Apolipophorin III Interaction with Phosphatidylglycerol and Lipopolysaccharide: A Potential Mechanism for Antimicrobial Activity

Apolipophorin III (apoLp-III) is a model insect apolipoprotein to study structure-function relationships of exchangeable apolipoproteins. The protein associates with lipoproteins to aid in the transport of neutral lipids, and also interacts with the bacterial membrane. To better understand a potential role as an antimicrobial protein, the binding interaction of apoLp-III from Locust migratoria and Galleria mellonella with phosphatidylglycerol and lipopolysaccharides was analyzed. ApoLp-III from either species induced a robust release of calcein from phosphatidylglycerol vesicles, but was ineffective for phosphatidylcholine vesicles with comparable side-chain architecture.

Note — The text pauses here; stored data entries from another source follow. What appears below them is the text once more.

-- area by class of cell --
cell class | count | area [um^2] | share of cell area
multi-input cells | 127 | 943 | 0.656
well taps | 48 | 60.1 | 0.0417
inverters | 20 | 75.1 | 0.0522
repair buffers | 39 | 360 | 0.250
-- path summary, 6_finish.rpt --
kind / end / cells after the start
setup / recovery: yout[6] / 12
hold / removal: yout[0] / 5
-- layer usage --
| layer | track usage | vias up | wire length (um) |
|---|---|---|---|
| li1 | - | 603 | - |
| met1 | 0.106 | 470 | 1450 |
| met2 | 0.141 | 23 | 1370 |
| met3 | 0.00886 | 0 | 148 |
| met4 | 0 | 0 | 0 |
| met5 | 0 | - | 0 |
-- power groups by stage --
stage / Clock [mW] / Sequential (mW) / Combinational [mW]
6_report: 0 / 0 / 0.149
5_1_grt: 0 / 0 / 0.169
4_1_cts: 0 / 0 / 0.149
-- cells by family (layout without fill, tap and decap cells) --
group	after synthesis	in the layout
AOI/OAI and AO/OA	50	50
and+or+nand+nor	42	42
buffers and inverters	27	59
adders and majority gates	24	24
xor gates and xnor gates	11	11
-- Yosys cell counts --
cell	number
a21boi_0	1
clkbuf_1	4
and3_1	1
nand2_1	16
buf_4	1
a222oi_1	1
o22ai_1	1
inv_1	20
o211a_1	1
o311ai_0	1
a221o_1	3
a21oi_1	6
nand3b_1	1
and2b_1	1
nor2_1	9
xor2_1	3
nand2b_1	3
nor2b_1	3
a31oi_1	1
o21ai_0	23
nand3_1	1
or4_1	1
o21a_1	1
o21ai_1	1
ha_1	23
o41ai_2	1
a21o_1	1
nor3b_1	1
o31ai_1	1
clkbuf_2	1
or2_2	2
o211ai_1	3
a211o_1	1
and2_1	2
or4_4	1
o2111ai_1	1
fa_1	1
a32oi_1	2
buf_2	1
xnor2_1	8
## flow/run.sh

```bash
#!/bin/bash
# OpenROAD 26Q1-2900-gdf79404cd8, Yosys 0.63+post, stock flow scripts
make -C /OpenROAD-flow-scripts/flow DESIGN_CONFIG=/design/flow/config.mk WORK_HOME=/design/flow/orfs finish
```

## flow/config.mk

```make
export PLATFORM = sky130hd
export DESIGN_NAME = ram
export DESIGN_NICKNAME = ram
export VERILOG_FILES = /design/flow/design.v
export SDC_FILE = /design/flow/constraint.sdc
export NUM_CORES = 4
export LEC_CHECK = 1
export CORE_UTILIZATION = 50
export SYNTH_MEMORY_MAX_BITS = 65536
```

## flow/constraint.sdc

```tcl
current_design ram

set clk_period 3.1
set clk_io_pct 0.2

create_clock -name clk0 -period $clk_period [get_ports {clk}]

set non_clock_inputs [all_inputs -no_clocks]
set_input_delay [expr $clk_period * $clk_io_pct] -clock clk0 $non_clock_inputs
set_output_delay [expr $clk_period * $clk_io_pct] -clock clk0 [all_outputs]
```
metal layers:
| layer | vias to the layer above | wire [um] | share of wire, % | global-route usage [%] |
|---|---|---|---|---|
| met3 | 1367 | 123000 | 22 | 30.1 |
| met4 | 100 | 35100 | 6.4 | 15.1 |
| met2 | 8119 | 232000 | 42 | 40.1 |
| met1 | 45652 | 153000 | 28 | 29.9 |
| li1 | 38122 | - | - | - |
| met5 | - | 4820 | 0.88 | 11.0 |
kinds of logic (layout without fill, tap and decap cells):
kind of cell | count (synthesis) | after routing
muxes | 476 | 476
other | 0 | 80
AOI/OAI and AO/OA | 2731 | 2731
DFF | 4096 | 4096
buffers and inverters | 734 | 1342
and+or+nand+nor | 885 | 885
$ cat flow/design.v
module RF( A1, A2, A3, WD, clk, RFWr, RD1, RD2 );
   input  [4:0]  A1, A2, A3;
   input  [31:0] WD;
   input         clk;
   input         RFWr;
   output [31:0] RD1, RD2;
   reg [31:0] rf[31:0];
   always @(posedge clk) begin
      if (RFWr)
         rf[A3] <= WD;
      end  
   assign RD1 = (A1 == 0) ? 32'd0 : rf[A1];
   assign RD2 = (A2 == 0) ? 32'd0 : rf[A2];
endmodule
$ cat flow/run.sh
#!/bin/bash
# OpenROAD 26Q1-2900-gdf79404cd8, Yosys 0.63+post, stock flow scripts
make -C /OpenROAD-flow-scripts/flow DESIGN_CONFIG=/design/flow/config.mk WORK_HOME=/design/flow/orfs finish
$ cat flow/config.mk
export PLATFORM = sky130hd
export DESIGN_NAME = RF
export DESIGN_NICKNAME = RF
export VERILOG_FILES = /design/flow/design.v
export SDC_FILE = /design/flow/constraint.sdc
export NUM_CORES = 4
export LEC_CHECK = 1
export CORE_UTILIZATION = 40
$ cat flow/constraint.sdc
current_design RF

set clk_period 7.4
set clk_io_pct 0.2

create_clock -name clk0 -period $clk_period [get_ports {clk}]

set non_clock_inputs [all_inputs -no_clocks]
set_input_delay [expr $clk_period * $clk_io_pct] -clock clk0 $non_clock_inputs
set_output_delay [expr $clk_period * $clk_io_pct] -clock clk0 [all_outputs]
==> GITHUB_STEP_SUMMARY <==
### Yosys + OpenROAD results

| Metric | Value |
|---|---|
| Sequential Power Share | `between 50 and 60%` |
| Hold path depth | `2` |
| Pin count of the biggest net entering global routing | `73` |
| DP Worst Slack | `0.846 ns` |
| Share of cells above drive strength 1 | `between 20% and 30%` |
| Total die size | `between 100000 and 150000 sq um` |
| Maximum VDD drop | `202 uV` |
| Worst Path Arrival | `5.25 ns` |
| Max_cap viols | `0` |
| Postcts setup bufs | `0` |
| Syn Inst Count | `2400` |
| Num Clock Sinks | `1024` |
| Tmin final | `6.73 ns` |
| Max frequency | `roughly 150 MHz` |
| Buffer depth of the longest clock path | `3` |
| Critical Path End Type | `primary output` |
| Number of distinct library cells after synthesis | `about 40` |
| Status | `complete, no violations` |
| Post-synthesis cell count from yosys | `2400` |
| Drt first pass iters | `5` |
| Crit path cell chain | `clkdlybuf4s50_1 -> or3b_2 -> buf_4 -> o22ai_1 -> a2111oi_0 -> nor3_1 -> buf_4 -> clkdlybuf4s50_1` |
| Top Layout Cells | `edfxtp_1 (1024), mux4_2 (425), mux2i_1 (183), buf_4 (122), clkdlybuf4s50_1 (105)` |
| Clock root buffer | `clkbuf_16` |
| Switch share | `22.9%` |
| Placeable Area | `116000 sq um` |
| Cell Pwr Density | `238 nW/um^2` |
| Final slew viol count | `0` |
| Slew Limit Headroom | `a little under a quarter` |
| Clock transition at the registers of the reported paths | `approximately 0.060 ns` |
| Total grt overflow | `0` |
| Cell Area, Synth | `47000 sq um` |
| Yosys stat chip area | `between 40000 and 50000 sq um` |
| Initial antenna violation count | `9` |
| Post-DP HPWL | `approximately 93000 microns` |
| Leakage | `0.0172 uW` |
| Clock power share | `about 40%` |
| WHS Endpoint | `rf[9][26]` |
| First-pass GRT wire length | `~210000 microns` |
| RSZ-0062 raised after global routing | `no` |
| Hold-fix buffers, CTS | `0` |
| Area Overhead vs Synth | `14.7%` |
| CP peak stage delay | `0.92 ns` |
| Core Rows | `125` |
| Fill count | `9432` |
| Worst Path Required | `5.92 ns` |
| Setup WS post-layout | `0.673 ns` |
| Synth warn | `1` |
| Syn_area_per_cell | `between 15 and 20 sq um` |
| Biggest register | `rf` |
| CTS tree | `built` |
| Critical Path Fanout Max | `24` |
| Tool warnings | `26` |
| # setup viols final | `0` |
| Worst Tran Pin Value | `1.13 ns` |
| FP Core Util | `roughly 40%` |
| PortBufs | `between 100 and 150` |
| Routed WL per cell | `between 30 and 40 microns` |
| Vias | `26500` |
| Fin. Hold Viols | `0` |
| Register share after synthesis | `65.5%` |
| Die Y | `between 300 and 400 microns` |
| Total GRT Usage | `28.2%` |
| Logic pwr share | `9.3%` |
| Final Cycle Share | `approximately nine tenths` |
| Crit start category | `input pin` |
| Max reg flops | `1024` |
| DRC violations left | `0` |
| Fin util | `46.3%` |
| CTS HTree Levels | `3` |
| Net Sw Power | `2930 uW` |
| Initial DRC Count | `about 1700` |
| Routed WL | `151000 microns` |
| Gpl congestion | `0.922` |
| # diodes | `0` |
| Worst hold start | `WD[26]` |
| TritonCTS buffer count | `104` |
| WHS | `1.63 ns` |
| Kind of critical path | `input pin to primary output` |
| Die width | `around 340 microns` |
| Antenna-violating nets left | `0` |
| Min-Delay Path Class | `input pin to flip-flop` |
| Biggest regs | `rf: 1024 flops` |
| Post-cts resize count | `0` |
| Dominant logic cell type in the layout | `edfxtp_1` |
| Registers, synthesis | `1024` |
| Setup TNS | `0 ns` |
| CP max-delay cell | `or3b_2` |
| Ports | `113` |
| Int Pwr | `9890 uW` |
| Vias per inst | `between 6 and 7` |
| Vias in the first global route | `29900` |
## cell type report
type | instances | area [sq um] | area share, %
Sequential cell | 1024 | 30700 | 57.1
Multi-Input combinational cell | 1150 | 15400 | 28.6
Clock buffer | 124 | 2680 | 4.97
Timing Repair Buffer | 250 | 2380 | 4.42
Tap cell | 1524 | 1910 | 3.54
Clock inverter | 70 | 636 | 1.18
Inverter | 25 | 96.3 | 0.179
## cells by family (layout without fill, tap and decap cells)
logic type	count (synthesis)	in the layout	synth area share, %
simple gates	187	187	1.94
buf+inv	226	469	2.31
flops	1024	1024	65.5
mux	632	632	24.9
compound gates	331	331	5.41
## worst max-delay path: cells and delay by family
family                 cells  cell delay (ns)
buffers and inverters      4             1.72
and+or+nand+nor            2             1.78
AOI/OAI and AO/OA          2             0.25
## Yosys cell counts
library cell | instances | share of area, %
a2111oi_0 | 31 | 0.58
a211o_1 | 23 | 0.43
a211oi_1 | 47 | 0.75
a21boi_0 | 1 | 0.016
a21oi_1 | 46 | 0.49
a221o_1 | 1 | 0.021
a221oi_1 | 23 | 0.43
a22o_1 | 62 | 1.2
a32o_1 | 9 | 0.19
and2_1 | 13 | 0.17
and3_1 | 1 | 0.013
and4_1 | 1 | 0.019
buf_1 | 7 | 0.056
buf_2 | 58 | 0.62
buf_4 | 20 | 0.32
buf_6 | 12 | 0.29
clkbuf_1 | 104 | 0.83
edfxtp_1 | 1024 | 65
inv_1 | 25 | 0.20
mux2_1 | 19 | 0.46
mux2_2 | 5 | 0.12
mux2i_1 | 183 | 3.9
mux4_2 | 425 | 20
nand2_1 | 65 | 0.52
nand2b_1 | 3 | 0.040
nand3_1 | 4 | 0.043
nand3b_1 | 7 | 0.11
nor2_1 | 35 | 0.28
nor2b_1 | 8 | 0.11
nor3_1 | 32 | 0.34
nor3_2 | 1 | 0.021
nor4_1 | 9 | 0.12
nor4b_2 | 1 | 0.032
o211ai_1 | 1 | 0.016
o221ai_1 | 31 | 0.58
o22a_1 | 1 | 0.019
o22ai_1 | 55 | 0.73
or3_1 | 2 | 0.027
or3b_1 | 2 | 0.037
or3b_2 | 3 | 0.056
## worst max-delay path by stage
stage,start,endpoint,slack [ns],cells after the start
6_report,A2[3],RD2[15],0.67,8
5_1_grt,A2[3],RD2[7],0.61,8
4_1_cts,A2[3],RD2[12],0.84,6
## power groups by stage
stage	clock network, uW	registers (uW)	logic [uW]
after CTS	5220	6480	1180
after global routing	5440	6490	1260
final	5150	6480	1190
## per-layer routing
layer	global-route usage (%)	share of wire [%]	vias to the layer above
met4	7.78	3.6	18
li1	-	-	10700
met5	1.36	0.18	-
met1	30.7	30	13300
met2	40.1	45	2160
met3	25.9	21	343
## through the flow
stage	total power (uW)	area, sq um	instances
finish	12800	53900	4167
global placement	7770	50500	3973
CTS	12900	53900	4167
detailed placement	7790	50500	3973
global route	13200	53900	4167
floorplan	7220	47000	2400
Power is estimated from default activity; no workload was simulated.
--- design/flow/design.v ---
module Im_4K( addr, dout);
    input [31:0] addr;
    output  [31:0] dout;
    reg [31:0] imem[127:0];
	initial
	begin
	imem[0]	=32'h00100193; 
	imem[1] =32'h00000213; 
	imem[2]=32'h00219293; 
	imem[3]=32'h0051D863; 
	imem[4]=32'h0001A303; 
	imem[5]=32'hFFF18213; 
	imem[6]=32'h000252E3; 
	imem[7]=32'h006220A3; 
	imem[8]=32'h00118193; 
	imem[9]=32'h00000517; 
	imem[10]=32'hFFA50067; 
	imem[11]=32'h00022383; 
	imem[12]=32'h007341E3; 
	imem[13]=32'h00000497; 
	imem[14]=32'hFFA48067; 
	imem[15]=32'h007220A3; 
	imem[16]=32'hFFF20213; 
	imem[17]=32'h00000417; 
	imem[18]=32'hFF540067; 
	imem[19]=32'h00002583; 
	imem[20]=32'h00102603; 
	imem[21]=32'h00202683; 
	imem[22]=32'h00302703; 
	imem[23]=32'h0;
	end
assign  dout = imem[addr];
endmodule
==> /design/flow/design.v <==
module five_bit_padder(A, B, S, Cout, V);
input [4:0] A;
input [4:0] B;
output [4:0] S;
output Cout, V;
wire c1, c2, c3, c4;
full_adder F1 (A[0], B[0], 0, S[0], c1);
full_adder F2 (A[1], B[1], c1, S[1], c2);
full_adder F3 (A[2], B[2], c2, S[2], c3);
full_adder F4 (A[3], B[3], c3, S[3], c4);
full_adder F5 (A[4], B[4], c4, S[4], Cout);
wire na3, nb3, ns3;
not (na3, A[4]);
not (nb3, B[4]);
not (ns3, S[4]);
wire v1, v2;
and Vand1 (v1, na3, nb3, S[4]);
and Vand2 (v2, A[4], B[4], ns3);
or Vor (V, v1, v2);
endmodule
module full_adder(x, y, cin, sum, cout);
input x, y, cin;
output sum, cout;
wire w1, w2, w3;
half_adder HA1(x, y, w1, w2);
half_adder HA2(w1, cin, sum, w3);
or U3(cout, w2, w3);
endmodule
module half_adder(A, B, S, C);
input A,B;
output C, S;
and U1 (C, A, B);
xor U2 (S, A, B);
endmodule
==> /design/flow/run.sh <==
#!/bin/bash
# OpenROAD 26Q1-2900-gdf79404cd8, Yosys 0.63+post, stock flow scripts
make -C /OpenROAD-flow-scripts/flow DESIGN_CONFIG=/design/flow/config.mk WORK_HOME=/design/flow/orfs finish
==> /design/flow/config.mk <==
export PLATFORM = sky130hd
export DESIGN_NAME = five_bit_padder
export DESIGN_NICKNAME = five_bit_padder
export VERILOG_FILES = /design/flow/design.v
export SDC_FILE = /design/flow/constraint.sdc
export NUM_CORES = 4
export LEC_CHECK = 1
export CORE_AREA = 10 10 70 70
export DIE_AREA = 0 0 80 80
==> /design/flow/constraint.sdc <==
current_design five_bit_padder

set clk_period 2.8
set clk_io_pct 0.2

create_clock -name clk0 -period $clk_period

set non_clock_inputs [all_inputs -no_clocks]
set_input_delay [expr $clk_period * $clk_io_pct] -clock clk0 $non_clock_inputs
set_output_delay [expr $clk_period * $clk_io_pct] -clock clk0 [all_outputs]
==> impl_metrics.ini <==
; physical design summary
[routing]
diodes = 0
firstDrtPassIters = 1
avgViaCountPerCell = 2.03
drtIter0Drc = 0
drc_errors = 0
drt-wirelength-per-cell_um = 6.91
antenna_left = 0
vias = 158
routed_wl_um = 539

[critical_path]
cp-end-kind = output pin
critPathMaxStageDelay_ns = 0.44
crit_arrival_ns = 2.79
path_common_cell = fa_2
worstPathCellList = buf_6, ha_4, fa_2, fa_2, fa_2, inv_2, fa_2, mux2_4, buf_6
cp.required_ns = 2.24
crit_path_top_delay_cell = fa_2
critPathLaunchType = primary input
crit_type = primary input to output pin
crit_fanout = 2

[grt]
track_usage_pct = 1.48
grt_pass1_wl_um = 765
grt_pass1_vias = 159
grt_max_degree = 3
antenna_found_initial = 0
grt_overflow = 0

[cells_and_area]
regArea_um2 = 0
seq_cell_count = 0
logic_area_um2 = 155
drive_gt1_share_pct = 50.0
num-fill-cells = 408
syn_to_final_growth_pct = 113
final_core_util_pct = 11.8
n_clock_buffer = 0

[flow_run]
warning_count = 37
maxCapViolations = 0

[logic_synthesis]
synthesis.area_um2 = 189
yosys.stat.seqShare_pct = 0
ys_types = 5
syn_avg_cell_area_um2 = 10.5
yosys_area_um2 = 189
yosys_cells = 18
yosys_warnings = 1
syn_inst = 18

[die]
die_w_um = 80
die-area_um2 = 6400
fp_util_pct = 5.53
num_io_pins = 17
die_h_um = 80
coreArea_um2 = 3420
std_cell_rows = 21

[sta]
tightestPinTransition_ns = 0.107
max_freq_ghz = 0.298
rsz0062_at_grt = true
post-route-period-util_pct = 120
hold_viol_final = 0
slew_headroom_pct = 92.9
min_period_ns = 3.35
maxSlewViolCount = 0
setup_viol = 2
timing.setup.tns_ns = -0.838
fin_ws_ns = -0.555

[placed_design]
place_hpwl_um = 543
portBuffers = 17
place.gp.congestion = 0.750

[outcome]
status = complete, but fails checks
violations = negative setup slack

[pwr]
power.leakage_nw = 0.168
irDropWorstVdd_uv = 57.9
power_density_nw_per_um2 = 158

[min_path]
hp-class = primary input to output pin
holdCritStartpoint = A[0]
min_to = S[0]
hold_depth = 3

[clock_network]
post_cts_buffers = 0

Acetylation of L. migratoria apoLp-III lysine residues greatly reduced the calcein release from phosphatidylglycerol vesicles, indicating a critical role of lysine side-chains in phosphatidylglycerol vesicles interaction. Isothermal calorimetry provided K values of 0.26 μM (L. migratoria) and 0.50 μM (G. mellonella) for binding to dimyristoylphosphatidylglycerol vesicles, which is an order of magnitude stronger compared to zwitterionic vesicles. A strong preference of apoLp-III for dimyristoylphosphatidylglycerol vesicles was also observed with differential scanning calorimetry with a concentration dependent shift in the lipid phase transition temperature. Native PAGE analysis showed that LPS binding was significantly weaker for L. migratoria apoLp-III compared to G. mellonella apoLp-III. This difference was confirmed by fluorescence titration analysis of L. migratoria apoLp-III, which also indicated that acetylation of the apolipoprotein did not affect LPS binding. Taken together, the results indicate that apoLp-III phosphatidylglycerol interaction may follow a detergent model with an important electrostatic binding component. Since lipopolysaccharide binding was not affected by neutralization of apoLp-III lysine-side chains, the binding interaction may be distinctly different from that of phosphatidylglycerol.